┌──

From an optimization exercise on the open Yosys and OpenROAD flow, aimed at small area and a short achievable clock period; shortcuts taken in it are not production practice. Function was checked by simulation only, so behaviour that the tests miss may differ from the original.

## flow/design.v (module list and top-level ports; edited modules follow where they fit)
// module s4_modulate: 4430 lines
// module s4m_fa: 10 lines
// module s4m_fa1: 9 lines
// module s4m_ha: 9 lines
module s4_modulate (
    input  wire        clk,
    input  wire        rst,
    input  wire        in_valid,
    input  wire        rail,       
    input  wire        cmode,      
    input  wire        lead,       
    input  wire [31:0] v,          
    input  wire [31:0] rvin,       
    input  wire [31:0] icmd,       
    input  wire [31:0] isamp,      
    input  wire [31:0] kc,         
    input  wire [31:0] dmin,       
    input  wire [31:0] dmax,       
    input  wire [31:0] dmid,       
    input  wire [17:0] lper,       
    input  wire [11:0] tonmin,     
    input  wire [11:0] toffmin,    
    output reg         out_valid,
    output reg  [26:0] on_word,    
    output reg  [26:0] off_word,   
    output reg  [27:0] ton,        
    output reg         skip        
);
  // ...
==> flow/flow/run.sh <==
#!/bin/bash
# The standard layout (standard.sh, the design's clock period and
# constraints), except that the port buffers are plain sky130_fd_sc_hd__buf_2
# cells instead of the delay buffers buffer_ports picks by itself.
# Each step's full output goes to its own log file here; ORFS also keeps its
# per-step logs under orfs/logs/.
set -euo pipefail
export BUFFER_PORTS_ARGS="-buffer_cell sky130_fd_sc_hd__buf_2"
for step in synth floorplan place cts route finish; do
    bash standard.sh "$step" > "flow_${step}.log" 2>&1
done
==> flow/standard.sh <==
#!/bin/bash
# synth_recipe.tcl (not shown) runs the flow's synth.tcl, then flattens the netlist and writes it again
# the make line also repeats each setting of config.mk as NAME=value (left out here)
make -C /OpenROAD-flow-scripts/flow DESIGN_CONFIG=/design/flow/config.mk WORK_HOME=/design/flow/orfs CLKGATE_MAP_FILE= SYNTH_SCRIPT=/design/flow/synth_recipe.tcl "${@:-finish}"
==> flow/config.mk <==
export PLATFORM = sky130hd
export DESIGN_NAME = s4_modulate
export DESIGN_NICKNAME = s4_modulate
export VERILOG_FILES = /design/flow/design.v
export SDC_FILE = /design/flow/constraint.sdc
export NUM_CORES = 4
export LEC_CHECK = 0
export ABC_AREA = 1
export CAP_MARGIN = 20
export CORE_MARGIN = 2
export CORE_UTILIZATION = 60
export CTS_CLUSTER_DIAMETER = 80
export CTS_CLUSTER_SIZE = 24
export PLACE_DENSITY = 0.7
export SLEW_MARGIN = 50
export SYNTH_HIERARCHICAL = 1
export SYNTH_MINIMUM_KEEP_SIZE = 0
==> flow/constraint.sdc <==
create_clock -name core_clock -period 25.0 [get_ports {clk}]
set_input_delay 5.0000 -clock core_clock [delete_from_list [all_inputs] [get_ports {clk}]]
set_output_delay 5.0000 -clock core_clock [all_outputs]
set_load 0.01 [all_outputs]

└──
┌──

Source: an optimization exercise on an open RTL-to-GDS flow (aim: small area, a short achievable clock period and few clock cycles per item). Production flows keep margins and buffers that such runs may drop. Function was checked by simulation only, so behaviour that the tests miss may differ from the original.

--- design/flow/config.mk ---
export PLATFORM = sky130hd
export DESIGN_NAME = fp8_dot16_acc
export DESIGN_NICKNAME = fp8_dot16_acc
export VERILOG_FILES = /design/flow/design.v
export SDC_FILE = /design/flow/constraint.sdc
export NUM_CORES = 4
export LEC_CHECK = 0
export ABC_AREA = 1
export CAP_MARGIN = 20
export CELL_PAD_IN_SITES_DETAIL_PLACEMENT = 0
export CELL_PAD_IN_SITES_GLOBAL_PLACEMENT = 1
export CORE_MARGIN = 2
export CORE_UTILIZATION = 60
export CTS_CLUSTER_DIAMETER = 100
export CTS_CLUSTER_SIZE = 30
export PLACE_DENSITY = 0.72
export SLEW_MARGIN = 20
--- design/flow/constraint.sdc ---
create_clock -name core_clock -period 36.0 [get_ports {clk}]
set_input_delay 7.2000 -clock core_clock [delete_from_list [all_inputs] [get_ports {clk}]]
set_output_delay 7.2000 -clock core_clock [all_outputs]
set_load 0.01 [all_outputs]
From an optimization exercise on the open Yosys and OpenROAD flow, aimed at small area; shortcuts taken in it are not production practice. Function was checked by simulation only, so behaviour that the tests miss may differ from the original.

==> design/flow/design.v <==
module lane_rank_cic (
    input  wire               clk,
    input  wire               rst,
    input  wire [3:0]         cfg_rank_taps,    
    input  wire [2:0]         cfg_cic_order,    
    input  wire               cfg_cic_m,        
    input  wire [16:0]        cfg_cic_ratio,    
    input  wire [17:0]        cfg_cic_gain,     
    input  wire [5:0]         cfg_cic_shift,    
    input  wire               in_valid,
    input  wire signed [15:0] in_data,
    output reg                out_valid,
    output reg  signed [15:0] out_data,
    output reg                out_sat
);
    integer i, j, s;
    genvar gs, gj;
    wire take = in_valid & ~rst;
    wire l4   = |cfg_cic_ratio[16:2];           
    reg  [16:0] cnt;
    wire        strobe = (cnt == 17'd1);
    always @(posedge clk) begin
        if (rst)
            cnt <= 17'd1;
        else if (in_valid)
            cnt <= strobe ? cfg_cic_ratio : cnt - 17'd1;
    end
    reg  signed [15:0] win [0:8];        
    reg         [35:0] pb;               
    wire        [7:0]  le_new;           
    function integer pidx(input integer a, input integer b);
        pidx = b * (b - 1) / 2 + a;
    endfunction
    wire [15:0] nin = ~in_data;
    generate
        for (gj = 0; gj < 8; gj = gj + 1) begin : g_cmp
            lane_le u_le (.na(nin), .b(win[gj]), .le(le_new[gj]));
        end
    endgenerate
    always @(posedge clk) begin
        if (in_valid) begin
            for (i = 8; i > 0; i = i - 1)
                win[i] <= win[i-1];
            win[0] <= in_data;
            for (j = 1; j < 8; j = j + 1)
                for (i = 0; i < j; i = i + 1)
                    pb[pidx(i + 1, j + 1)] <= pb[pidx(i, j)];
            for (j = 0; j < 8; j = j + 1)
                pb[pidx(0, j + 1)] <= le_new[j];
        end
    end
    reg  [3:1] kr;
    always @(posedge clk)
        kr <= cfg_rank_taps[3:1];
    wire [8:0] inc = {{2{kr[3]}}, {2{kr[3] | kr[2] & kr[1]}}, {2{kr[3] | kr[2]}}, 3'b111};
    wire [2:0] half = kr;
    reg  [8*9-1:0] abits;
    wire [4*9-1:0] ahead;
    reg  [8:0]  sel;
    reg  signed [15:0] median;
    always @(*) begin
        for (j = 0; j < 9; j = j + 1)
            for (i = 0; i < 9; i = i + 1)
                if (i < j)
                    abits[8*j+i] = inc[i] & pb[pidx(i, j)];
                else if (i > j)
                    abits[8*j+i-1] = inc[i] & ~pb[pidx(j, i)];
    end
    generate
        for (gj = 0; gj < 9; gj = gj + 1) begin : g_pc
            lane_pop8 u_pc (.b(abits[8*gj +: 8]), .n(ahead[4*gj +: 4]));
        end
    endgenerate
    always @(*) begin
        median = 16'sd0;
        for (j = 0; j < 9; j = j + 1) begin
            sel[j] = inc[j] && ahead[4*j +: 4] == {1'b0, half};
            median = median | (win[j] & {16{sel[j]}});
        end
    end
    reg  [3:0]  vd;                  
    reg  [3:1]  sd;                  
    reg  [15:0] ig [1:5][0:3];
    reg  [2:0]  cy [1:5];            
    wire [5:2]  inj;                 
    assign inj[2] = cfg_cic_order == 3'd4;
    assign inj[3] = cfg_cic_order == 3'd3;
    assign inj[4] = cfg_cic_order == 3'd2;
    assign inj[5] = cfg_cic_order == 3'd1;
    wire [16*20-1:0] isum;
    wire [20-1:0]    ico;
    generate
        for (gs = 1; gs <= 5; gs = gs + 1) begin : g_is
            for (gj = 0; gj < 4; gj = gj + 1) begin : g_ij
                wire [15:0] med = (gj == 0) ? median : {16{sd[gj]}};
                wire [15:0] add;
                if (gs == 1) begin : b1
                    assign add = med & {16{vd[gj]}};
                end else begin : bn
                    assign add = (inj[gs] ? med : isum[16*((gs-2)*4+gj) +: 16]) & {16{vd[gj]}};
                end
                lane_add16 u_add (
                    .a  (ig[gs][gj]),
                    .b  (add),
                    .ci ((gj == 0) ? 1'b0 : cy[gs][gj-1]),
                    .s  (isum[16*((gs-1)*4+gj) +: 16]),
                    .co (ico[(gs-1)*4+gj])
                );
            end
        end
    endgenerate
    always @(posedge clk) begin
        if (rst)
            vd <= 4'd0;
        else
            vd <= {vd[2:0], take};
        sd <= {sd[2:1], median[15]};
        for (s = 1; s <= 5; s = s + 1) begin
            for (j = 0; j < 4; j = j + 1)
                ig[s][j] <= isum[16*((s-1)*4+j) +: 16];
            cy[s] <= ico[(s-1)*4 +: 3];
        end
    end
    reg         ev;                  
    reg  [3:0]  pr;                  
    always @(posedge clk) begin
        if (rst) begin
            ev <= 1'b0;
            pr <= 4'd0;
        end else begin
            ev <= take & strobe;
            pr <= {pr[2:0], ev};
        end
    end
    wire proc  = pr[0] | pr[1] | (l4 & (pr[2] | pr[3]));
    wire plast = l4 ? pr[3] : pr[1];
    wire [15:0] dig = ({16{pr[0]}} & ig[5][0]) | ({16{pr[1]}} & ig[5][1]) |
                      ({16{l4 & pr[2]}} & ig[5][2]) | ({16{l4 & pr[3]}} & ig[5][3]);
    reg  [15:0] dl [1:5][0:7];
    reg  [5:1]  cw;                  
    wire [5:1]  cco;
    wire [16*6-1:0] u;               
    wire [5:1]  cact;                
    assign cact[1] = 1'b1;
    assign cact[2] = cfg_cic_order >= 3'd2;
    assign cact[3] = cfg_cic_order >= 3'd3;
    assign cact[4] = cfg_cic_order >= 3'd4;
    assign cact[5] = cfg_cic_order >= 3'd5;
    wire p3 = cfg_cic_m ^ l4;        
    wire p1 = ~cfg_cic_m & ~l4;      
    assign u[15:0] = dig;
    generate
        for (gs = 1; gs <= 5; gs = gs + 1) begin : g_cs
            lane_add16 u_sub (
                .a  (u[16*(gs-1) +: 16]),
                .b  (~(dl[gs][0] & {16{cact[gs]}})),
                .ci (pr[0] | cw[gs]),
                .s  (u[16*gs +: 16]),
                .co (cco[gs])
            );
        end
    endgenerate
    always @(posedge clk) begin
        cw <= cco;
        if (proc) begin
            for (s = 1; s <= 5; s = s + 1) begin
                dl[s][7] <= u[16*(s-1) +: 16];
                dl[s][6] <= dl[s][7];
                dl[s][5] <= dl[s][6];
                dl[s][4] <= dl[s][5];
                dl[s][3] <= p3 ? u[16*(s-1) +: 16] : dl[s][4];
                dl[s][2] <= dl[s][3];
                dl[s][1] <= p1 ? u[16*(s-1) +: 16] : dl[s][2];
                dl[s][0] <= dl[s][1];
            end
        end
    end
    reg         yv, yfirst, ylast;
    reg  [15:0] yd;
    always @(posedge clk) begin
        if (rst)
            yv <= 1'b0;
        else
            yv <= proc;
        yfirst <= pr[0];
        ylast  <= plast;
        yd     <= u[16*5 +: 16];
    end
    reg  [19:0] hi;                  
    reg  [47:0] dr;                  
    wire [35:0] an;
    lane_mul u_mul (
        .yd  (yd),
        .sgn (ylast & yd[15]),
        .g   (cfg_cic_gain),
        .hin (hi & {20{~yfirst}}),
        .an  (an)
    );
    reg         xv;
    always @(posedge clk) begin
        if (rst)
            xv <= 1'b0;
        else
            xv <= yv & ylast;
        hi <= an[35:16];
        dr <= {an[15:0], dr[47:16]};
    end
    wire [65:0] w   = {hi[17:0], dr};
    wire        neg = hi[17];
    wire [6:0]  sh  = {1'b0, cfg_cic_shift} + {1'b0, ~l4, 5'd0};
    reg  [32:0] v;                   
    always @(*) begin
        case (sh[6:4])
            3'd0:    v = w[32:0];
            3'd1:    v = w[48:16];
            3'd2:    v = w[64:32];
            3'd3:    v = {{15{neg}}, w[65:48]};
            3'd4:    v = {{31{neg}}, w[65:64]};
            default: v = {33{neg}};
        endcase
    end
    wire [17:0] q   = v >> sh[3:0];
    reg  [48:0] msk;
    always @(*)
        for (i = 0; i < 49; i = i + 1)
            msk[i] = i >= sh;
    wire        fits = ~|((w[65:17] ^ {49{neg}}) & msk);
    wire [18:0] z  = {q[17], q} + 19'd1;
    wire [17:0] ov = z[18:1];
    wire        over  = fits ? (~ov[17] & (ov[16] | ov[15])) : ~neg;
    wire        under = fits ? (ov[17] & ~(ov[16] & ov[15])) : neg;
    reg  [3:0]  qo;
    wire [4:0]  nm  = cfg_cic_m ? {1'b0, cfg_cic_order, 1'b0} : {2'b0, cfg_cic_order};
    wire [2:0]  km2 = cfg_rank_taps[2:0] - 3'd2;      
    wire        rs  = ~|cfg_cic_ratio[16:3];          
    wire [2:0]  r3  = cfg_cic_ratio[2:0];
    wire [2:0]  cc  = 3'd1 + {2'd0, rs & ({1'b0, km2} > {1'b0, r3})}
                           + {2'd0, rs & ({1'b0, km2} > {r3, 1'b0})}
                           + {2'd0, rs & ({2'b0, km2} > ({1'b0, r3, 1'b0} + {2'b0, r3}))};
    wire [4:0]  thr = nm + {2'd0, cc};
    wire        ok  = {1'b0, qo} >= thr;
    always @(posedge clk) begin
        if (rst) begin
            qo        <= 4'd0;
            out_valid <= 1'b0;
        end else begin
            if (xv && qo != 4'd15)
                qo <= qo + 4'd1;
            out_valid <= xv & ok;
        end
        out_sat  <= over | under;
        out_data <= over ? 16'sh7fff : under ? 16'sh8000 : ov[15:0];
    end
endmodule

└──

**TRY IT**
From the material above, set down exactly the lines between the line holding "small area and" and the line holding "# synth_recipe.tcl (not", inclusive. Include nothing else.

**ANSWER AREA**
From an optimization exercise on the open Yosys and OpenROAD flow, aimed at small area and a short achievable clock period; shortcuts taken in it are not production practice. Function was checked by simulation only, so behaviour that the tests miss may differ from the original.

## flow/design.v (module list and top-level ports; edited modules follow where they fit)
// module s4_modulate: 4430 lines
// module s4m_fa: 10 lines
// module s4m_fa1: 9 lines
// module s4m_ha: 9 lines
module s4_modulate (
    input  wire        clk,
    input  wire        rst,
    input  wire        in_valid,
    input  wire        rail,       
    input  wire        cmode,      
    input  wire        lead,       
    input  wire [31:0] v,          
    input  wire [31:0] rvin,       
    input  wire [31:0] icmd,       
    input  wire [31:0] isamp,      
    input  wire [31:0] kc,         
    input  wire [31:0] dmin,       
    input  wire [31:0] dmax,       
    input  wire [31:0] dmid,       
    input  wire [17:0] lper,       
    input  wire [11:0] tonmin,     
    input  wire [11:0] toffmin,    
    output reg         out_valid,
    output reg  [26:0] on_word,    
    output reg  [26:0] off_word,   
    output reg  [27:0] ton,        
    output reg         skip        
);
  // ...
==> flow/flow/run.sh <==
#!/bin/bash
# The standard layout (standard.sh, the design's clock period and
# constraints), except that the port buffers are plain sky130_fd_sc_hd__buf_2
# cells instead of the delay buffers buffer_ports picks by itself.
# Each step's full output goes to its own log file here; ORFS also keeps its
# per-step logs under orfs/logs/.
set -euo pipefail
export BUFFER_PORTS_ARGS="-buffer_cell sky130_fd_sc_hd__buf_2"
for step in synth floorplan place cts route finish; do
    bash standard.sh "$step" > "flow_${step}.log" 2>&1
done
==> flow/standard.sh <==
#!/bin/bash
# synth_recipe.tcl (not shown) runs the flow's synth.tcl, then flattens the netlist and writes it again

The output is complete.